A blood vessel or heart valve made of biodegradable material

Billions of years ago, life on earth began with a simple cell. Much research is now being done on cells in the hope that one day we will be able to reconstruct such a cell. Little is presently known about how cells communicate with their environment, despite this being an important aspect of understanding a cell. Every cell in our body communicates with its environment, which – to put it simply – consists of a soup of molecules. This ‘soup’ sends signals to the cell, for example, to start dividing. If this extracellular matrix (the technical term for the soup) can be replicated, it also becomes easier to understand and influence a cell.

Patricia Dankers, who obtained her doctorate in both the technical and medical sciences, studies synthetic extracellular matrices, among other things, by reproducing them. She investigates how natural matrices work and tries to mimic this synthetically in the laboratory. This is done in such a pioneering way that the synthetic biomaterial can not only simulate the complex mechanical and biological function of a natural extracellular matrix, but also surpass it.

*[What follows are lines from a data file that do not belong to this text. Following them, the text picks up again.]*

`config.mk`:
```
export PLATFORM = sky130hd
export DESIGN_NAME = jpeg_stream_packer
export DESIGN_NICKNAME = d
export VERILOG_FILES = /design/src/rtl/jpeg_stream_packer.sv
export SDC_FILE = /design/constraint.sdc
export NUM_CORES = 1
export LEC_CHECK = 0
export BUFFER_PORTS_ARGS = -buffer_cell sky130_fd_sc_hd__buf_2
export CAP_MARGIN = 0
export CORE_AREA = 2 2 141 88
export CTS_BUF_LIST = sky130_fd_sc_hd__clkbuf_4 sky130_fd_sc_hd__clkbuf_8
export CTS_CLUSTER_SIZE = 24
export DETAILED_ROUTE_END_ITERATION = 10
export DIE_AREA = 0 0 143 90
export PLACE_DENSITY_LB_ADDON = 0.05
export SYNTH_ARGS = -nofsm -noshare
export SYNTH_HDL_FRONTEND = slang
export SYNTH_SLANG_ARGS = --single-unit
export TNS_END_PERCENT = 20
```
`constraint.sdc`:
```
create_clock -name clk -period 3.15 [get_ports clk]
set_input_delay 0.1575 -clock clk [delete_from_list [all_inputs] [get_ports clk]]
set_output_delay 0.1575 -clock clk [all_outputs]
set_load 0.02 [all_outputs]
```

Her smart design then makes it possible to repair ageing or damaged tissue in the body.

Dankers brings concepts from chemistry to the medical world and translates results from fundamental research into clinical practice. Thanks to her efforts, and those of her research group, there is now, for example, a heart valve made of a biomaterial that, over time, attracts cells from the body. In this way, new tissue that gradually replaces the foreign material is stimulated to grow. The synthetic material then gradually breaks down on its own, so that the patient is left with a new heart valve without any foreign material. In the same way, a plastic tube can temporarily replace a blood vessel. As time passes, vascular and muscle cells replace the plastic material and eventually a completely natural blood vessel is created. This has the advantage that when the blood vessel or the heart valve have repaired themselves, they no longer need to be replaced through major surgery, which is necessary with current techniques.

The next steps that Dankers wants to take have to do with a better understanding of how synthetic materials can control complicated structures in a complex organ. For example, she is now working on a material in which kidney tissue can grow. Such material must be designed in a way that enables it to adapt completely to the cellular environment in which it is found, for example by releasing certain bioactive substances locally, or by becoming a little stiffer or softer when necessary. In short, the goal is that future biomaterials learn to communicate well with the cells or tissue of a complex organ such as the kidney.